(Saved data entries)
==> src/rtl/pidpr_pkg.sv <==
`default_nettype none
package pidpr_pkg;

	// fixed field widths
	localparam int GAIN_W   = 15;
	localparam int DRIVE_W  = 14;
	localparam int OUT_W    = ((DRIVE_W + 7) / 8) * 8;
	localparam int INTEG_W  = 7;
	localparam int CFG_IDX_W = 8;
	localparam int CFG_DATA_W = GAIN_W;

	localparam int INTEG_LIMIT = 50;
	localparam int DRIVE_LIMIT = 5000;

	localparam logic [GAIN_W-1:0] GAIN_RESET = GAIN_W'(256);

	// register map
	typedef enum logic [CFG_IDX_W-1:0] {
		REG_ENABLE     = CFG_IDX_W'(0),
		REG_PROP_GAIN  = CFG_IDX_W'(1),
		REG_INTEG_GAIN = CFG_IDX_W'(2),
		REG_DERIV_GAIN = CFG_IDX_W'(3)
	} reg_idx_t;

endpackage
`default_nettype wire

==> src/rtl/pid_power_regulator.sv <==
// An input transaction reaches its output transaction through the input
// register, then the arithmetic into the output register.
// Throughput: one sample pair per cycle unless the output stalls; integrator
// and previous-error registers close their loop in the single arithmetic stage.
// Reset (arst_n low, asynchronous): loop disabled, gains 1.0, integrator and
// previous error cleared, pipeline empty.
`default_nettype none
module pid_power_regulator #(
	parameter int SAMPLE_BITS    = 15,
	parameter int GAIN_FRAC_BITS = 8
) (
	input  wire logic                                   clk,
	input  wire logic                                   arst_n,
	// config write channel
	input  wire logic                                   cfg_valid,
	output logic                                        cfg_ready,
	input  wire logic [pidpr_pkg::CFG_IDX_W-1:0]        cfg_index,
	input  wire logic [pidpr_pkg::CFG_DATA_W-1:0]       cfg_data,
	// sample stream
	input  wire logic                                   s_tvalid,
	output logic                                        s_tready,
	// s_tdata: setpoint [SAMPLE_BITS-1:0], measured above it, zero pad
	input  wire logic [((2*SAMPLE_BITS+7)/8)*8-1:0]     s_tdata,
	// drive stream
	output logic                                        m_tvalid,
	input  wire logic                                   m_tready,
	// m_tdata: drive [13:0] (two's complement), zero pad [15:14]
	output logic [pidpr_pkg::OUT_W-1:0]                 m_tdata
);

	localparam int EW = SAMPLE_BITS + 1;                // error width
	localparam int GW = pidpr_pkg::GAIN_W;
	localparam int IW = pidpr_pkg::INTEG_W;
	localparam int SW = EW + GW + 3;                    // product sum width

	localparam logic signed [SW-1:0] TRUNC_BIAS =
		{{(SW-GAIN_FRAC_BITS){1'b0}}, {GAIN_FRAC_BITS{1'b1}}};

	// ---------------------------------------------------------------
	// Configuration registers: always ready, unknown indexes dropped.
	// ---------------------------------------------------------------
	logic          enable_q;
	logic [GW-1:0] kp_q, ki_q, kd_q;

	assign cfg_ready = 1'b1;

	always_ff @(posedge clk or negedge arst_n) begin
		if (!arst_n) begin
			enable_q <= 1'b0;
			kp_q     <= pidpr_pkg::GAIN_RESET;
			ki_q     <= pidpr_pkg::GAIN_RESET;
			kd_q     <= pidpr_pkg::GAIN_RESET;
		end else if (cfg_valid && cfg_ready) begin
			case (pidpr_pkg::reg_idx_t'(cfg_index))
				pidpr_pkg::REG_ENABLE:     enable_q <= cfg_data[0];
				pidpr_pkg::REG_PROP_GAIN:  kp_q     <= cfg_data[GW-1:0];
				pidpr_pkg::REG_INTEG_GAIN: ki_q     <= cfg_data[GW-1:0];
				pidpr_pkg::REG_DERIV_GAIN: kd_q     <= cfg_data[GW-1:0];
				default: ;
			endcase
		end
	end

	// ---------------------------------------------------------------
	// Handshake. Stage 1 holds the accepted sample; it moves into the
	// output register whenever that register is empty or being drained.
	// Samples arriving while disabled are taken and dropped.
	// ---------------------------------------------------------------
	logic                   valid_s1;
	logic [SAMPLE_BITS-1:0] sp_s1, ms_s1;
	logic                   out_free;
	logic                   advance;

	assign out_free = !m_tvalid || m_tready;
	assign s_tready = !valid_s1 || out_free;
	assign advance  = valid_s1 && out_free;

	always_ff @(posedge clk or negedge arst_n) begin
		if (!arst_n) begin
			valid_s1 <= 1'b0;
		end else if (s_tready) begin
			valid_s1 <= s_tvalid && enable_q;
		end
	end

	always_ff @(posedge clk) begin
		if (s_tready && s_tvalid) begin
			sp_s1 <= s_tdata[SAMPLE_BITS-1:0];
			ms_s1 <= s_tdata[2*SAMPLE_BITS-1:SAMPLE_BITS];
		end
	end

	// ---------------------------------------------------------------
	// PID arithmetic, one pass.
	// ---------------------------------------------------------------
	logic signed [IW-1:0]  integ_q;
	logic signed [EW-1:0]  prev_err_q;

	logic signed [EW-1:0]  err;
	logic signed [EW:0]    integ_raw;
	logic signed [IW-1:0]  integ_nxt;
	logic signed [EW:0]    deriv;
	logic signed [GW:0]    kp_s, ki_s, kd_s;
	logic signed [EW+GW:0] p_prop;
	logic signed [IW+GW:0] p_integ;
	logic signed [EW+GW+1:0] p_deriv;
	logic signed [SW-1:0]  sum;
	logic signed [SW-1:0]  sum_adj;
	logic signed [SW-1:0]  quo;
	logic signed [pidpr_pkg::DRIVE_W-1:0] drive;

	assign err = $signed(EW'(sp_s1)) - $signed(EW'(ms_s1));

	// integrator with clamp to +/-50
	assign integ_raw = (EW+1)'(integ_q) + (EW+1)'(err);
	always_comb begin
		if (integ_raw > pidpr_pkg::INTEG_LIMIT)
			integ_nxt = IW'(pidpr_pkg::INTEG_LIMIT);
		else if (integ_raw < -pidpr_pkg::INTEG_LIMIT)
			integ_nxt = IW'(-pidpr_pkg::INTEG_LIMIT);
		else
			integ_nxt = IW'(integ_raw);
	end

	assign deriv = (EW+1)'(err) - (EW+1)'(prev_err_q);

	assign kp_s = $signed({1'b0, kp_q});
	assign ki_s = $signed({1'b0, ki_q});
	assign kd_s = $signed({1'b0, kd_q});

	assign p_prop  = err * kp_s;
	assign p_integ = integ_nxt * ki_s;
	assign p_deriv = deriv * kd_s;

	assign sum = SW'(p_prop) + SW'(p_integ) + SW'(p_deriv);

	// drop fraction bits, rounding toward zero
	assign sum_adj = sum[SW-1] ? sum + TRUNC_BIAS : sum;
	assign quo     = sum_adj >>> GAIN_FRAC_BITS;

	always_comb begin
		if (quo > pidpr_pkg::DRIVE_LIMIT)
			drive = pidpr_pkg::DRIVE_W'(pidpr_pkg::DRIVE_LIMIT);
		else if (quo < -pidpr_pkg::DRIVE_LIMIT)
			drive = pidpr_pkg::DRIVE_W'(-pidpr_pkg::DRIVE_LIMIT);
		else
			drive = pidpr_pkg::DRIVE_W'(quo);
	end

	// loop state only moves when a sample is consumed
	always_ff @(posedge clk or negedge arst_n) begin
		if (!arst_n) begin
			integ_q    <= '0;
			prev_err_q <= '0;
		end else if (advance) begin
			integ_q    <= integ_nxt;
			prev_err_q <= err;
		end
	end

	// ---------------------------------------------------------------
	// Output register
	// ---------------------------------------------------------------
	always_ff @(posedge clk or negedge arst_n) begin
		if (!arst_n) begin
			m_tvalid <= 1'b0;
		end else if (out_free) begin
			m_tvalid <= valid_s1;
		end
	end

	always_ff @(posedge clk) begin
		if (advance) begin
			m_tdata <= pidpr_pkg::OUT_W'({1'b0, drive} & {1'b0, {pidpr_pkg::DRIVE_W{1'b1}}});
		end
	end

endmodule
`default_nettype wire
--- src/sv/poslst_pkg.sv ---
// Package for the positional list engine: field widths, opcode, status and
// operation-kind codes, and the command and status bundles between the
// controller and the datapath. No dependencies.
`default_nettype none

package poslst_pkg;

  // Defaults for the top-level parameters.
  localparam int unsigned CAPACITY_DEF   = 32;
  localparam int unsigned DATA_WIDTH_DEF = 32;

  // Fixed field widths of the stream payloads.
  localparam int unsigned OPCODE_W   = 3;
  localparam int unsigned VALUE_W    = 32;
  localparam int unsigned POSITION_W = 6;
  localparam int unsigned STATUS_W   = 2;
  localparam int unsigned COUNT_W    = 6;
  localparam int unsigned RDATA_W    = 32;

  localparam int unsigned IN_FIELDS_W  = OPCODE_W + VALUE_W + POSITION_W;
  localparam int unsigned OUT_FIELDS_W = STATUS_W + COUNT_W + RDATA_W;
  localparam int unsigned IN_TDATA_W   = ((IN_FIELDS_W + 7) / 8) * 8;
  localparam int unsigned OUT_TDATA_W  = ((OUT_FIELDS_W + 7) / 8) * 8;

  typedef enum logic [OPCODE_W-1:0] {
    OP_INS_FIRST = 3'd0,
    OP_INS_LAST  = 3'd1,
    OP_INS_AT    = 3'd2,
    OP_DEL_FIRST = 3'd3,
    OP_DEL_LAST  = 3'd4,
    OP_DEL_AT    = 3'd5,
    OP_READ_AT   = 3'd6
  } opcode_e;

  typedef enum logic [STATUS_W-1:0] {
    STAT_OK      = 2'd0,
    STAT_BAD_POS = 2'd1,
    STAT_EMPTY   = 2'd2,
    STAT_FULL    = 2'd3
  } status_e;

  typedef enum logic [1:0] {
    KIND_NONE = 2'd0,
    KIND_INS  = 2'd1,
    KIND_DEL  = 2'd2,
    KIND_READ = 2'd3
  } kind_e;

  // Commands from the controller to the datapath.
  typedef struct packed {
    logic capture;
    logic walk_start;
    logic walk_step;
    logic link_new;
    logic link_prev;
    logic unlink;
    logic elem_read;
    logic load_result;
  } cmd_t;

  // Status from the datapath to the controller.
  typedef struct packed {
    kind_e kind;
    logic  stat_ok;
    logic  tgt_one;
    logic  walk_last;
    logic  out_free;
  } stat_t;

endpackage

`default_nettype wire

--- src/sv/poslst_dp.sv ---
// Datapath of the positional list engine: element and link memories, head,
// free map, count, walk registers and the result register.
// Depends on poslst_pkg.
`default_nettype none

module poslst_dp
  import poslst_pkg::*;
#(
  parameter int unsigned CAPACITY   = CAPACITY_DEF,
  parameter int unsigned DATA_WIDTH = DATA_WIDTH_DEF
) (
  input  wire logic                         clk_i,
  input  wire logic                         rst_ni,
  input  wire logic [OPCODE_W-1:0]          opcode_i,
  input  wire logic signed [VALUE_W-1:0]    value_i,
  input  wire logic [POSITION_W-1:0]        position_i,
  input  wire cmd_t                         cmd_i,
  output      stat_t                        stat_o,
  input  wire logic                         m_tready_i,
  output      logic                         m_tvalid_o,
  output      logic [STATUS_W-1:0]          status_o,
  output      logic [COUNT_W-1:0]           count_o,
  output      logic signed [RDATA_W-1:0]    read_value_o
);

  localparam int unsigned SLOT_W = $clog2(CAPACITY);
  localparam int unsigned CW     = $clog2(CAPACITY + 1);
  localparam int unsigned CMP_W  = ((CW > POSITION_W) ? CW : POSITION_W) + 1;
  localparam int unsigned GROUPS = (CAPACITY + 7) / 8;

  // Memories.
  logic [DATA_WIDTH-1:0] elem_mem [CAPACITY];
  logic [SLOT_W-1:0]     link_mem [CAPACITY];

  // Control state.
  logic [SLOT_W-1:0]   head_q;
  logic [CAPACITY-1:0] free_map_q;
  logic [CW-1:0]       count_q;
  logic [CW-1:0]       walk_cnt_q;
  logic                walk_first_q;
  logic                out_valid_q;

  // Captured item.
  kind_e               kind_q,  kind_d;
  status_e             stat_q,  stat_d;
  logic [CW-1:0]       tgt_q;
  logic                tgt_one_q;
  logic [DATA_WIDTH-1:0] value_q;
  logic [SLOT_W-1:0]   alloc_q;

  // Walk registers.
  logic [SLOT_W-1:0]   cur_q;
  logic [SLOT_W-1:0]   prev_q;
  logic [SLOT_W-1:0]   link_rd_q;
  logic [SLOT_W-1:0]   link_raddr;
  logic [DATA_WIDTH-1:0] elem_rd_q;

  // Result register payload.
  logic [STATUS_W-1:0] out_status_q;
  logic [COUNT_W-1:0]  out_count_q;
  logic [RDATA_W-1:0]  out_rdata_q;

  logic [CMP_W-1:0]    pos_x, cnt_x, cnt_p1, tgt_x;
  logic [GROUPS*8-1:0] free_pad;
  logic [SLOT_W-1:0]   free_slot;
  logic                lw_en;
  logic [SLOT_W-1:0]   lw_addr;
  logic [SLOT_W-1:0]   lw_data;

  // Decode and range checks on the incoming item.
  assign pos_x  = CMP_W'(position_i);
  assign cnt_x  = CMP_W'(count_q);
  assign cnt_p1 = cnt_x + CMP_W'(1);

  always_comb begin
    kind_d = KIND_NONE;
    stat_d = STAT_OK;
    tgt_x  = pos_x;
    unique case (opcode_i)
      OP_INS_FIRST: begin
        kind_d = KIND_INS;
        tgt_x  = CMP_W'(1);
      end
      OP_INS_LAST: begin
        kind_d = KIND_INS;
        tgt_x  = cnt_p1;
      end
      OP_INS_AT: begin
        kind_d = KIND_INS;
        if (pos_x == '0 || pos_x > cnt_p1) begin
          stat_d = STAT_BAD_POS;
        end
      end
      OP_DEL_FIRST: begin
        kind_d = KIND_DEL;
        tgt_x  = CMP_W'(1);
        if (cnt_x == '0) begin
          stat_d = STAT_EMPTY;
        end
      end
      OP_DEL_LAST: begin
        kind_d = KIND_DEL;
        tgt_x  = cnt_x;
        if (cnt_x == '0) begin
          stat_d = STAT_EMPTY;
        end
      end
      OP_DEL_AT, OP_READ_AT: begin
        kind_d = (opcode_i == OP_READ_AT) ? KIND_READ : KIND_DEL;
        if (pos_x == '0 || pos_x > cnt_x) begin
          stat_d = STAT_BAD_POS;
        end
      end
      default: begin
        kind_d = KIND_NONE;
      end
    endcase
    if (kind_d == KIND_INS && stat_d == STAT_OK && cnt_x >= CMP_W'(CAPACITY)) begin
      stat_d = STAT_FULL;
    end
  end

  // Lowest free slot: a priority pick inside each group of eight, then
  // across the groups.
  assign free_pad = (GROUPS*8)'(free_map_q);

  always_comb begin : find_free
    int         slot_v;
    logic [2:0] idx_v;
    logic       any_v;
    slot_v = 0;
    for (int g = GROUPS - 1; g >= 0; g--) begin
      any_v = 1'b0;
      idx_v = 3'd0;
      for (int i = 7; i >= 0; i--) begin
        if (free_pad[g*8+i]) begin
          any_v = 1'b1;
          idx_v = 3'(i);
        end
      end
      if (any_v) begin
        slot_v = g * 8 + int'(idx_v);
      end
    end
    free_slot = SLOT_W'(slot_v);
  end

  // Captured item registers.
  always_ff @(posedge clk_i) begin
    if (cmd_i.capture) begin
      kind_q    <= kind_d;
      stat_q    <= stat_d;
      tgt_q     <= CW'(tgt_x);
      tgt_one_q <= (tgt_x == CMP_W'(1));
      value_q   <= DATA_WIDTH'(value_i);
      alloc_q   <= free_slot;
    end
  end

  // List walk: each step reads the link of the slot it reaches.
  assign link_raddr = walk_first_q ? head_q : link_rd_q;

  always_ff @(posedge clk_i) begin
    if (cmd_i.walk_step) begin
      link_rd_q <= link_mem[link_raddr];
      cur_q     <= link_raddr;
      prev_q    <= cur_q;
    end
  end

  // Link memory write port.
  always_comb begin
    lw_en   = 1'b0;
    lw_addr = alloc_q;
    lw_data = link_rd_q;
    if (cmd_i.link_new) begin
      lw_en   = 1'b1;
      lw_addr = alloc_q;
      lw_data = tgt_one_q ? head_q : link_rd_q;
    end else if (cmd_i.link_prev) begin
      lw_en   = 1'b1;
      lw_addr = cur_q;
      lw_data = alloc_q;
    end else if (cmd_i.unlink && !tgt_one_q) begin
      lw_en   = 1'b1;
      lw_addr = prev_q;
      lw_data = link_rd_q;
    end
  end

  always_ff @(posedge clk_i) begin
    if (lw_en) begin
      link_mem[lw_addr] <= lw_data;
    end
  end

  always_ff @(posedge clk_i) begin
    if (cmd_i.link_new) begin
      elem_mem[alloc_q] <= value_q;
    end
  end

  always_ff @(posedge clk_i) begin
    if (cmd_i.elem_read) begin
      elem_rd_q <= elem_mem[cur_q];
    end
  end

  // List state.
  always_ff @(posedge clk_i or negedge rst_ni) begin
    if (!rst_ni) begin
      head_q       <= '0;
      free_map_q   <= '1;
      count_q      <= '0;
      walk_cnt_q   <= '0;
      walk_first_q <= 1'b0;
    end else begin
      if (cmd_i.walk_start) begin
        walk_cnt_q   <= (kind_q == KIND_INS) ? tgt_q - CW'(1) : tgt_q;
        walk_first_q <= 1'b1;
      end else if (cmd_i.walk_step) begin
        walk_cnt_q   <= walk_cnt_q - CW'(1);
        walk_first_q <= 1'b0;
      end
      if (cmd_i.link_new) begin
        free_map_q[alloc_q] <= 1'b0;
        count_q             <= count_q + CW'(1);
        if (tgt_one_q) begin
          head_q <= alloc_q;
        end
      end else if (cmd_i.unlink) begin
        free_map_q[cur_q] <= 1'b1;
        count_q           <= count_q - CW'(1);
        if (tgt_one_q) begin
          head_q <= link_rd_q;
        end
      end
    end
  end

  // Result register.
  always_ff @(posedge clk_i or negedge rst_ni) begin
    if (!rst_ni) begin
      out_valid_q <= 1'b0;
    end else if (cmd_i.load_result) begin
      out_valid_q <= 1'b1;
    end else if (m_tready_i) begin
      out_valid_q <= 1'b0;
    end
  end

  always_ff @(posedge clk_i) begin
    if (cmd_i.load_result) begin
      out_status_q <= stat_q;
      out_count_q  <= COUNT_W'(count_q);
      out_rdata_q  <= (kind_q == KIND_READ && stat_q == STAT_OK)
                      ? RDATA_W'(signed'(elem_rd_q)) : '0;
    end
  end

  assign m_tvalid_o   = out_valid_q;
  assign status_o     = out_status_q;
  assign count_o      = out_count_q;
  assign read_value_o = out_rdata_q;

  assign stat_o.kind      = kind_q;
  assign stat_o.stat_ok   = (stat_q == STAT_OK);
  assign stat_o.tgt_one   = tgt_one_q;
  assign stat_o.walk_last = (walk_cnt_q == CW'(1));
  assign stat_o.out_free  = !out_valid_q || m_tready_i;

  // Every slot is either free or holds an element of the list.
  a_free_tally: assert property (@(posedge clk_i) disable iff (!rst_ni)
    $countones(free_map_q) + int'(count_q) == CAPACITY)
    else $error("free map and element count disagree");

  a_count_bound: assert property (@(posedge clk_i) disable iff (!rst_ni)
    count_q <= CW'(CAPACITY))
    else $error("element count beyond capacity");

  a_insert_count: assert property (@(posedge clk_i) disable iff (!rst_ni)
    cmd_i.link_new |=> count_q == $past(count_q) + CW'(1))
    else $error("insert did not raise the element count");

  a_load_free: assert property (@(posedge clk_i) disable iff (!rst_ni)
    cmd_i.load_result |-> (!out_valid_q || m_tready_i))
    else $error("result overwritten before its transfer");

endmodule

`default_nettype wire

--- src/sv/poslst_ctrl.sv ---
// Controller of the positional list engine: one-hot state machine that
// sequences capture, list walk, relinking, reads and the result.
// Depends on poslst_pkg.
`default_nettype none

module poslst_ctrl
  import poslst_pkg::*;
(
  input  wire logic  clk_i,
  input  wire logic  rst_ni,
  input  wire logic  s_tvalid_i,
  output      logic  s_tready_o,
  input  wire stat_t stat_i,
  output      cmd_t  cmd_o
);

  typedef enum logic [7:0] {
    S_IDLE      = 8'b0000_0001,
    S_CHECK     = 8'b0000_0010,
    S_WALK      = 8'b0000_0100,
    S_LINK_NEW  = 8'b0000_1000,
    S_LINK_PREV = 8'b0001_0000,
    S_UNLINK    = 8'b0010_0000,
    S_READ      = 8'b0100_0000,
    S_RESP      = 8'b1000_0000
  } state_e;

  state_e state_q, state_d;

  assign s_tready_o = (state_q == S_IDLE);

  always_comb begin
    state_d = state_q;
    cmd_o   = '0;
    unique case (state_q)
      S_IDLE: begin
        if (s_tvalid_i) begin
          cmd_o.capture = 1'b1;
          state_d       = S_CHECK;
        end
      end
      S_CHECK: begin
        if (!stat_i.stat_ok || stat_i.kind == KIND_NONE) begin
          state_d = S_RESP;
        end else if (stat_i.kind == KIND_INS && stat_i.tgt_one) begin
          state_d = S_LINK_NEW;
        end else begin
          cmd_o.walk_start = 1'b1;
          state_d          = S_WALK;
        end
      end
      S_WALK: begin
        cmd_o.walk_step = 1'b1;
        if (stat_i.walk_last) begin
          unique case (stat_i.kind)
            KIND_INS: state_d = S_LINK_NEW;
            KIND_DEL: state_d = S_UNLINK;
            default:  state_d = S_READ;
          endcase
        end
      end
      S_LINK_NEW: begin
        cmd_o.link_new = 1'b1;
        state_d        = stat_i.tgt_one ? S_RESP : S_LINK_PREV;
      end
      S_LINK_PREV: begin
        cmd_o.link_prev = 1'b1;
        state_d         = S_RESP;
      end
      S_UNLINK: begin
        cmd_o.unlink = 1'b1;
        state_d      = S_RESP;
      end
      S_READ: begin
        cmd_o.elem_read = 1'b1;
        state_d         = S_RESP;
      end
      S_RESP: begin
        if (stat_i.out_free) begin
          cmd_o.load_result = 1'b1;
          state_d           = S_IDLE;
        end
      end
      default: begin
        state_d = S_IDLE;
      end
    endcase
  end

  always_ff @(posedge clk_i or negedge rst_ni) begin
    if (!rst_ni) begin
      state_q <= S_IDLE;
    end else begin
      state_q <= state_d;
    end
  end

endmodule

`default_nettype wire

--- src/sv/positional_list_engine.sv ---
// Positional list engine, top level. An item is taken only in the idle state, one at a time.
// Failed or unused operations go straight to the result, an insert at the front skips the
// list walk, and a read, delete or insert (p>1) at position p first walks the list to p.
// The walk through the link memory follows one link per cycle; a new item is taken only once
// the last result is loaded. Reset (rst_ni low, asynchronous) empties the list.
// Depends on poslst_pkg, poslst_ctrl and poslst_dp.
`default_nettype none

module positional_list_engine
  import poslst_pkg::*;
#(
  parameter int unsigned CAPACITY   = CAPACITY_DEF,
  parameter int unsigned DATA_WIDTH = DATA_WIDTH_DEF
) (
  input  wire logic                   clk_i,
  input  wire logic                   rst_ni,
  // Input stream.
  input  wire logic                   s_axis_tvalid_i,
  output      logic                   s_axis_tready_o,
  // Fields from bit 0 up: opcode [2:0], value [34:3], position [40:35], zero padding.
  input  wire logic [IN_TDATA_W-1:0]  s_axis_tdata_i,
  // Result stream.
  output      logic                   m_axis_tvalid_o,
  input  wire logic                   m_axis_tready_i,
  // Fields from bit 0 up: status [1:0], element_count [7:2], read_value [39:8].
  output      logic [OUT_TDATA_W-1:0] m_axis_tdata_o
);

  // The controller and the datapath talk only through these two bundles.
  cmd_t  cmd;
  stat_t stat;

  logic [OPCODE_W-1:0]        opcode;
  logic signed [VALUE_W-1:0]  value;
  logic [POSITION_W-1:0]      position;
  logic [STATUS_W-1:0]        status;
  logic [COUNT_W-1:0]         element_count;
  logic signed [RDATA_W-1:0]  read_value;

  // Unpack the input transfer.
  assign opcode   = s_axis_tdata_i[OPCODE_W-1:0];
  assign value    = s_axis_tdata_i[OPCODE_W +: VALUE_W];
  assign position = s_axis_tdata_i[OPCODE_W + VALUE_W +: POSITION_W];

  // The state machine: capture, walk, relink or read, then hand over the result.
  poslst_ctrl u_ctrl (
    .clk_i      (clk_i),
    .rst_ni     (rst_ni),
    .s_tvalid_i (s_axis_tvalid_i),
    .s_tready_o (s_axis_tready_o),
    .stat_i     (stat),
    .cmd_o      (cmd)
  );

  // The datapath holds the list in two memories and owns the result register, so a finished
  // result may wait for its transfer while the controller returns to idle.
  poslst_dp #(
    .CAPACITY   (CAPACITY),
    .DATA_WIDTH (DATA_WIDTH)
  ) u_dp (
    .clk_i        (clk_i),
    .rst_ni       (rst_ni),
    .opcode_i     (opcode),
    .value_i      (value),
    .position_i   (position),
    .cmd_i        (cmd),
    .stat_o       (stat),
    .m_tready_i   (m_axis_tready_i),
    .m_tvalid_o   (m_axis_tvalid_o),
    .status_o     (status),
    .count_o      (element_count),
    .read_value_o (read_value)
  );

  // Pack the result transfer; the payload is exactly five bytes.
  assign m_axis_tdata_o = OUT_TDATA_W'({read_value, element_count, status});

endmodule

`default_nettype wire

__AIM OF THE TASK__:
Above are the records; copy exactly the lines from the line with "S_UNLINK: begin" through the line with "wire logic [IN_TDATA_W-1:0]", both included.

__EXERCISE RESPONSE__:
      S_UNLINK: begin
        cmd_o.unlink = 1'b1;
        state_d      = S_RESP;
      end
      S_READ: begin
        cmd_o.elem_read = 1'b1;
        state_d         = S_RESP;
      end
      S_RESP: begin
        if (stat_i.out_free) begin
          cmd_o.load_result = 1'b1;
          state_d           = S_IDLE;
        end
      end
      default: begin
        state_d = S_IDLE;
      end
    endcase
  end

  always_ff @(posedge clk_i or negedge rst_ni) begin
    if (!rst_ni) begin
      state_q <= S_IDLE;
    end else begin
      state_q <= state_d;
    end
  end

endmodule

`default_nettype wire

--- src/sv/positional_list_engine.sv ---
// Positional list engine, top level. An item is taken only in the idle state, one at a time.
// Failed or unused operations go straight to the result, an insert at the front skips the
// list walk, and a read, delete or insert (p>1) at position p first walks the list to p.
// The walk through the link memory follows one link per cycle; a new item is taken only once
// the last result is loaded. Reset (rst_ni low, asynchronous) empties the list.
// Depends on poslst_pkg, poslst_ctrl and poslst_dp.
`default_nettype none

module positional_list_engine
  import poslst_pkg::*;
#(
  parameter int unsigned CAPACITY   = CAPACITY_DEF,
  parameter int unsigned DATA_WIDTH = DATA_WIDTH_DEF
) (
  input  wire logic                   clk_i,
  input  wire logic                   rst_ni,
  // Input stream.
  input  wire logic                   s_axis_tvalid_i,
  output      logic                   s_axis_tready_o,
  // Fields from bit 0 up: opcode [2:0], value [34:3], position [40:35], zero padding.
  input  wire logic [IN_TDATA_W-1:0]  s_axis_tdata_i,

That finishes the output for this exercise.